(WORK INSTRUCTION) What lines below include the word "than"? Copy each one.

(INFORMATION SHOWN)
= Beginning of Section =

This is an optimization exercise on Yosys and OpenROAD, whose aim is small area and a short achievable clock period, not a production implementation.
The RTL was checked by simulation tests, not by an equivalence proof against the original design.

==> inputs of run a <==
==> flow/design.v <==
`default_nettype none
package md_sched_pkg;
  typedef enum logic [2:0] {
    MD_NONE  = 3'd0,
    MD_MULT  = 3'd1,
    MD_MULTU = 3'd2,
    MD_DIV   = 3'd3,
    MD_DIVU  = 3'd4,
    MD_MTHI  = 3'd5,
    MD_MTLO  = 3'd6
  } md_op_e;
  localparam int DEF_MULT_CYCLES = 5;
  localparam int DEF_DIV_CYCLES  = 10;
endpackage
`default_nettype wire
`default_nettype none
module md_arith (
  input  logic [34:0] x,
  input  logic [32:0] m,
  input  logic        one,
  input  logic        two,
  input  logic        neg,
  output logic [34:0] s
);
  logic [34:0] w_m1;
  logic [34:0] w_m2;
  logic [34:0] w_y;
  logic [35:0] w_c;
  always_comb begin
    w_m1 = {{2{m[32]}}, m};
    w_m2 = {m[32], m, 1'b0};
    w_y  = ((w_m1 & {35{one}}) | (w_m2 & {35{two}})) ^ {35{neg}};
    w_c[0] = neg;
    for (int i = 0; i < 35; i++) begin
      s[i]     = x[i] ^ w_y[i] ^ w_c[i];
      w_c[i+1] = (x[i] & w_y[i]) | (x[i] & w_c[i]) | (w_y[i] & w_c[i]);
    end
  end
endmodule
`default_nettype wire
`default_nettype none
module md_sched #(
  parameter int MULT_CYCLES = md_sched_pkg::DEF_MULT_CYCLES,
  parameter int DIV_CYCLES  = md_sched_pkg::DEF_DIV_CYCLES,
  parameter int CNT_W       = 4
) (
  input  logic        clk,
  input  logic        reset,
  input  logic        E_valid,
  input  logic [2:0]  E_md_op,
  input  logic [31:0] E_rs,
  input  logic [31:0] E_rt,
  input  logic        D_is_md,
  output logic        start,
  output logic        busy,
  output logic        md_stall,
  output logic [31:0] hi,
  output logic [31:0] lo
);
  localparam logic [CNT_W-1:0] C_MULT_CNT = CNT_W'(MULT_CYCLES);
  localparam logic [CNT_W-1:0] C_DIV_CNT  = CNT_W'(DIV_CYCLES);
  localparam logic [CNT_W-1:0] C_CNT_ONE  = CNT_W'(1);
  logic [CNT_W-1:0] r_cnt;
  logic             r_div;     
  logic             r_sgn;     
  logic             r_an;      
  logic             r_pb;      
  logic [33:0]      r_r;       
  logic [35:0]      r_a;       
  logic [31:0]      r_b;       
  logic [31:0]      r_hi;
  logic [31:0]      r_lo;
  logic             w_is_launch_op;
  logic             w_is_div_op;
  logic             w_is_sgn_op;
  logic             w_mthi;
  logic             w_mtlo;
  logic             w_last;
  logic [32:0]      w_m;
  logic             w_sd;
  logic [34:0]      w_x   [4];
  logic [34:0]      w_s   [4];
  logic             w_one [4];
  logic             w_two [4];
  logic             w_neg [4];
  logic             w_rz;
  logic             w_sz;
  logic             w_use_s;
  logic             w_bz;
  logic [31:0]      w_rem;
  logic [30:0]      w_qinc;
  logic [31:0]      w_quo;
  genvar g;
  generate
    for (g = 0; g < 4; g++) begin : g_stage
      md_arith u_arith (
        .x   (w_x[g]),
        .m   (w_m),
        .one (w_one[g]),
        .two (w_two[g]),
        .neg (w_neg[g]),
        .s   (w_s[g])
      );
    end
  endgenerate
  always_comb begin
    w_is_div_op    = (E_md_op == md_sched_pkg::MD_DIV) || (E_md_op == md_sched_pkg::MD_DIVU);
    w_is_sgn_op    = (E_md_op == md_sched_pkg::MD_MULT) || (E_md_op == md_sched_pkg::MD_DIV);
    w_is_launch_op = (E_md_op == md_sched_pkg::MD_MULT) || (E_md_op == md_sched_pkg::MD_MULTU) || w_is_div_op;
    busy           = (r_cnt != '0);
    start          = E_valid && w_is_launch_op && !busy;
    w_mthi         = E_valid && (E_md_op == md_sched_pkg::MD_MTHI) && !busy;
    w_mtlo         = E_valid && (E_md_op == md_sched_pkg::MD_MTLO) && !busy;
    w_last         = (r_cnt == C_CNT_ONE);
    md_stall       = D_is_md && (start || busy);
  end
  always_comb begin
    w_sd = r_sgn & r_b[31];
    w_m  = {w_sd, r_b};
    if (r_div && !w_last) begin
      w_x[0] = {r_r, r_a[35]};
    end else begin
      w_x[0] = {r_r[33], r_r};
    end
    if (r_div) begin
      w_one[0] = 1'b1;
      w_two[0] = 1'b0;
      w_neg[0] = (r_r[33] == w_sd);
    end else if (w_last) begin
      w_one[0] = ~r_sgn & r_an;
      w_two[0] = 1'b0;
      w_neg[0] = 1'b0;
    end else begin
      w_one[0] = r_a[0] ^ r_pb;
      w_two[0] = (r_a[1] & ~r_a[0] & ~r_pb) | (~r_a[1] & r_a[0] & r_pb);
      w_neg[0] = r_a[1];
    end
    for (int k = 1; k < 4; k++) begin
      if (r_div) begin
        w_x[k]   = {w_s[k-1][33:0], r_a[35-k]};
        w_one[k] = 1'b1;
        w_two[k] = 1'b0;
        w_neg[k] = (w_s[k-1][34] == w_sd);
      end else begin
        w_x[k]   = {{2{w_s[k-1][34]}}, w_s[k-1][34:2]};
        w_one[k] = r_a[2*k] ^ r_a[2*k-1];
        w_two[k] = (r_a[2*k+1] & ~r_a[2*k] & ~r_a[2*k-1]) | (~r_a[2*k+1] & r_a[2*k] & r_a[2*k-1]);
        w_neg[k] = r_a[2*k+1];
      end
    end
    w_rz    = (r_r == '0);
    w_sz    = (w_s[0] == '0);
    w_use_s = (~w_rz & (r_r[33] != (r_sgn & r_an))) | w_sz;
    w_rem   = w_use_s ? w_s[0][31:0] : r_r[31:0];
    w_qinc  = r_a[30:0] + {30'd0, w_use_s & w_neg[0]};
    w_quo   = {w_qinc, ~w_use_s};
    w_bz    = (r_b == '0);
  end
  always_ff @(posedge clk) begin
    if (reset) begin
      r_cnt <= '0;
      r_hi  <= 32'd0;
      r_lo  <= 32'd0;
    end else begin
      if (start) begin
        r_cnt <= w_is_div_op ? C_DIV_CNT : C_MULT_CNT;
      end else if (busy) begin
        r_cnt <= r_cnt - C_CNT_ONE;
      end
      if (w_last) begin
        if (r_div) begin
          if (!w_bz) begin
            r_hi <= w_rem;
            r_lo <= w_quo;
          end
        end else begin
          r_hi <= w_s[0][31:0];
          r_lo <= r_a[31:0];
        end
      end else begin
        if (w_mthi) begin
          r_hi <= E_rs;
        end
        if (w_mtlo) begin
          r_lo <= E_rs;
        end
      end
    end
  end
  always_ff @(posedge clk) begin
    if (start) begin
      r_div <= w_is_div_op;
      r_sgn <= w_is_sgn_op;
      r_an  <= E_rs[31];
      r_pb  <= 1'b0;
      r_b   <= E_rt;
      r_a   <= {{4{w_is_sgn_op & E_rs[31]}}, E_rs};
      r_r   <= {34{w_is_div_op & w_is_sgn_op & E_rs[31]}};
    end else begin
      r_pb <= r_a[7];
      if (r_div) begin
        r_a <= {r_a[31:0], w_neg[0], w_neg[1], w_neg[2], w_neg[3]};
        r_r <= w_s[3][33:0];
      end else begin
        r_a <= {r_a[31:28], w_s[3][1:0], w_s[2][1:0], w_s[1][1:0], w_s[0][1:0], r_a[31:8]};
        r_r <= {w_s[3][34], w_s[3][34:2]};
      end
    end
  end
  assign hi = r_hi;
  assign lo = r_lo;
endmodule
`default_nettype wire
==> flow/run.sh <==
#!/bin/bash
# synth_recipe.tcl (not shown) runs the flow's synth.tcl, then flattens the netlist and writes it again
# the make line also repeats each setting of config.mk as NAME=value (left out here)
make -C /OpenROAD-flow-scripts/flow DESIGN_CONFIG=/design/flow/config.mk WORK_HOME=/design/flow/orfs CLKGATE_MAP_FILE= SYNTH_SCRIPT=/design/flow/synth_recipe.tcl finish
==> flow/config.mk <==
export PLATFORM = sky130hd
export DESIGN_NAME = md_sched
export DESIGN_NICKNAME = md_sched
export VERILOG_FILES = /design/flow/design.v
export SDC_FILE = /design/flow/constraint.sdc
export NUM_CORES = 4
export LEC_CHECK = 0
export CAP_MARGIN = 20
export CORE_MARGIN = 2
export CORE_UTILIZATION = 40
export SETUP_SLACK_MARGIN = 5
export SLEW_MARGIN = 20
==> flow/constraint.sdc <==
create_clock -name core_clock -period 120.0 [get_ports {clk}]
set_input_delay 24.0000 -clock core_clock [delete_from_list [all_inputs] [get_ports {clk}]]
set_output_delay 24.0000 -clock core_clock [all_outputs]
set_load 0.01 [all_outputs]
==> run b: changes against run a <==
==> flow/design.v, changed modules only <==
module md_arith #(
  parameter int SPLIT = 20,   
  parameter bit CSUM  = 0     
) (
  input  logic [34:0] x,
  input  logic [32:0] m,
  input  logic        one,
  input  logic        two,
  input  logic        neg,
  output logic [34:0] s,
  output logic        sg
);
  logic [34:0] w_m1;
  logic [34:0] w_m2;
  logic [34:0] w_y;
  logic [35:0] w_c;
  logic [35:0] w_k0;
  logic [35:0] w_k1;
  always_comb begin
    w_m1 = {{2{m[32]}}, m};
    w_m2 = {m[32], m, 1'b0};
    w_y  = ((w_m1 & {35{one}}) | (w_m2 & {35{two}})) ^ {35{neg}};
    w_c[0] = neg;
    for (int i = 0; i < 35; i++) begin
      s[i]     = x[i] ^ w_y[i] ^ w_c[i];
      w_c[i+1] = (x[i] & w_y[i]) | (x[i] & w_c[i]) | (w_y[i] & w_c[i]);
    end
    w_k0 = '0;
    w_k1 = '0;
    w_k0[SPLIT] = 1'b0;
    w_k1[SPLIT] = 1'b1;
    for (int i = SPLIT; i < 35; i++) begin
      w_k0[i+1] = (x[i] & w_y[i]) | (x[i] & w_k0[i]) | (w_y[i] & w_k0[i]);
      w_k1[i+1] = (x[i] & w_y[i]) | (x[i] & w_k1[i]) | (w_y[i] & w_k1[i]);
    end
    sg = x[32] ^ w_y[32] ^ (w_c[SPLIT] ? w_k1[32] : w_k0[32]);
    if (CSUM) begin
      for (int i = SPLIT; i < 35; i++) begin
        s[i] = x[i] ^ w_y[i] ^ (w_c[SPLIT] ? w_k1[i] : w_k0[i]);
      end
    end
  end
endmodule
module md_sched #(
  parameter int MULT_CYCLES = md_sched_pkg::DEF_MULT_CYCLES,
  parameter int DIV_CYCLES  = md_sched_pkg::DEF_DIV_CYCLES,
  parameter int CNT_W       = 4
) (
  input  logic        clk,
  input  logic        reset,
  input  logic        E_valid,
  input  logic [2:0]  E_md_op,
  input  logic [31:0] E_rs,
  input  logic [31:0] E_rt,
  input  logic        D_is_md,
  output logic        start,
  output logic        busy,
  output logic        md_stall,
  output logic [31:0] hi,
  output logic [31:0] lo
);
  localparam logic [CNT_W-1:0] C_MULT_CNT = CNT_W'(MULT_CYCLES);
  localparam logic [CNT_W-1:0] C_DIV_CNT  = CNT_W'(DIV_CYCLES);
  localparam logic [CNT_W-1:0] C_CNT_ONE  = CNT_W'(1);
  logic [CNT_W-1:0] r_cnt;
  logic             r_div;     
  logic             r_sgn;     
  logic             r_an;      
  logic             r_pb;      
  logic             r_last;    
  logic [32:0]      r_r;       
  logic [35:0]      r_a;       
  logic [31:0]      r_b;       
  logic [31:0]      r_hi;
  logic [31:0]      r_lo;
  logic             w_is_launch_op;
  logic             w_is_div_op;
  logic             w_is_sgn_op;
  logic             w_mthi;
  logic             w_mtlo;
  logic             w_last;
  logic [32:0]      w_m;
  logic             w_sd;
  logic [34:0]      w_x   [4];
  logic [34:0]      w_s   [4];
  logic             w_one [4];
  logic             w_two [4];
  logic             w_neg [4];
  logic             w_sg  [4];
  logic             w_rz;
  logic             w_sz;
  logic             w_use_s;
  logic             w_bz;
  logic [31:0]      w_rem;
  logic [30:0]      w_qinc;
  logic [31:0]      w_quo;
  genvar g;
  generate
    for (g = 0; g < 4; g++) begin : g_stage
      md_arith #(
        .SPLIT (16),
        .CSUM  (1'b0)
      ) u_arith (
        .x   (w_x[g]),
        .m   (w_m),
        .one (w_one[g]),
        .two (w_two[g]),
        .neg (w_neg[g]),
        .s   (w_s[g]),
        .sg  (w_sg[g])
      );
    end
  endgenerate
  always_comb begin
    w_is_div_op    = (E_md_op == md_sched_pkg::MD_DIV) || (E_md_op == md_sched_pkg::MD_DIVU);
    w_is_sgn_op    = (E_md_op == md_sched_pkg::MD_MULT) || (E_md_op == md_sched_pkg::MD_DIV);
    w_is_launch_op = (E_md_op == md_sched_pkg::MD_MULT) || (E_md_op == md_sched_pkg::MD_MULTU) || w_is_div_op;
    busy           = (r_cnt != '0);
    start          = E_valid && w_is_launch_op && !busy;
    w_mthi         = E_valid && (E_md_op == md_sched_pkg::MD_MTHI) && !busy;
    w_mtlo         = E_valid && (E_md_op == md_sched_pkg::MD_MTLO) && !busy;
    w_last         = r_last;
    md_stall       = D_is_md && (start || busy);
  end
  always_comb begin
    w_sd = r_sgn & r_b[31];
    w_m  = {w_sd, r_b};
    if (r_div && !w_last) begin
      w_x[0] = {r_r[32], r_r, r_a[35]};
    end else begin
      w_x[0] = {{2{r_r[32]}}, r_r};
    end
    if (r_div) begin
      w_one[0] = 1'b1;
      w_two[0] = 1'b0;
      w_neg[0] = (r_r[32] == w_sd);
    end else if (w_last) begin
      w_one[0] = ~r_sgn & r_an;
      w_two[0] = 1'b0;
      w_neg[0] = 1'b0;
    end else begin
      w_one[0] = r_a[0] ^ r_pb;
      w_two[0] = (r_a[1] & ~r_a[0] & ~r_pb) | (~r_a[1] & r_a[0] & r_pb);
      w_neg[0] = r_a[1];
    end
    for (int k = 1; k < 4; k++) begin
      if (r_div) begin
        w_x[k]   = {w_s[k-1][33:0], r_a[35-k]};
        w_one[k] = 1'b1;
        w_two[k] = 1'b0;
        w_neg[k] = (w_sg[k-1] == w_sd);
      end else begin
        w_x[k]   = {{2{w_s[k-1][34]}}, w_s[k-1][34:2]};
        w_one[k] = r_a[2*k] ^ r_a[2*k-1];
        w_two[k] = (r_a[2*k+1] & ~r_a[2*k] & ~r_a[2*k-1]) | (~r_a[2*k+1] & r_a[2*k] & r_a[2*k-1]);
        w_neg[k] = r_a[2*k+1];
      end
    end
    w_rz    = (r_r == '0);
    w_sz    = (w_s[0] == '0);
    w_use_s = (~w_rz & (r_r[32] != (r_sgn & r_an))) | w_sz;
    w_rem   = w_use_s ? w_s[0][31:0] : r_r[31:0];
    w_qinc  = r_a[30:0] + {30'd0, w_use_s & w_neg[0]};
    w_quo   = {w_qinc, ~w_use_s};
    w_bz    = (r_b == '0);
  end
  always_ff @(posedge clk) begin
    if (reset) begin
      r_cnt  <= '0;
      r_last <= 1'b0;
      r_hi   <= 32'd0;
      r_lo  <= 32'd0;
    end else begin
      if (start) begin
        r_cnt <= w_is_div_op ? C_DIV_CNT : C_MULT_CNT;
      end else if (busy) begin
        r_cnt <= r_cnt - C_CNT_ONE;
      end
      r_last <= busy && (r_cnt == 2);
      if (w_last) begin
        if (r_div) begin
          if (!w_bz) begin
            r_hi <= w_rem;
            r_lo <= w_quo;
          end
        end else begin
          r_hi <= w_s[0][31:0];
          r_lo <= r_a[31:0];
        end
      end else begin
        if (w_mthi) begin
          r_hi <= E_rs;
        end
        if (w_mtlo) begin
          r_lo <= E_rs;
        end
      end
    end
  end
  always_ff @(posedge clk) begin
    if (!busy) begin
      r_div <= w_is_div_op;
      r_sgn <= w_is_sgn_op;
      r_an  <= E_rs[31];
      r_pb  <= 1'b0;
      r_b   <= E_rt;
      r_a   <= {{4{w_is_sgn_op & E_rs[31]}}, E_rs};
      r_r   <= {33{w_is_div_op & w_is_sgn_op & E_rs[31]}};
    end else begin
      r_pb <= r_a[7];
      if (r_div) begin
        r_a <= {r_a[31:0], w_neg[0], w_neg[1], w_neg[2], w_neg[3]};
        r_r <= w_s[3][32:0];
      end else begin
        r_a <= {r_a[31:28], w_s[3][1:0], w_s[2][1:0], w_s[1][1:0], w_s[0][1:0], r_a[31:8]};
        r_r <= w_s[3][34:2];
      end
    end
  end
  assign hi = r_hi;
  assign lo = r_lo;
endmodule
==> notes <==
- Global-route usage: run a is lower than run b (0.93 points).
- Between run a and run b, the lower core utilization is in run b (gap 0.10 points).
- Of run b and run a, run b has the higher synthesized area (gap 7.6%, measured against run a).
- Between run a and run b, the lower maximum frequency is in run a (gap about 27%, measured against run b).
- Synthesized cell count: run a is lower than run b (8.4%).
- Of run b and run a, run b has the higher cell count (gap 10%, measured against run a).
- Between run a and run b, the lower die area is in run a (gap about 7%, measured against run b).

afterwards: timing with drivers on the ports:
Ports are ideal in the flow. The routed layouts listed here were re-timed in OpenROAD.
Step 1 (the two cells are an assumption about what drives the block):
set clk [get_ports {clk}]
set_driving_cell -lib_cell sky130_fd_sc_hd__clkbuf_16 $clk
set_driving_cell -lib_cell sky130_fd_sc_hd__buf_2 [delete_from_list [all_inputs] $clk]
Step 2, shift: input delay + t, output delay - t, t = (earliest + latest rising clock arrival at the registers) / 2. This alone moves slack from input paths to output paths.
Three values: no drivers, after step 1, after step 2; two values: the first two.
run	t, ns	setup WS [ns]	worst setup path after step 2	latest minus earliest clock arrival (ns)	slew at the worst register clock pin (ns)
run a	0.542	51.613 / 51.613 / 51.613	register to register	0.022 / 0.021	0.09 / 0.09
run b	0.552	70.193 / 70.160 / 70.160	input to output	0.016 / 0.017	0.09 / 0.09
After both steps every run listed still meets setup and hold. For run b, which loses most, drivers alone change the setup slack by -0.033 ns; drivers and shift together by -0.033 ns.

= End of Section =

(RESPONSE AREA)
- Global-route usage: run a is lower than run b (0.93 points).
- Synthesized cell count: run a is lower than run b (8.4%).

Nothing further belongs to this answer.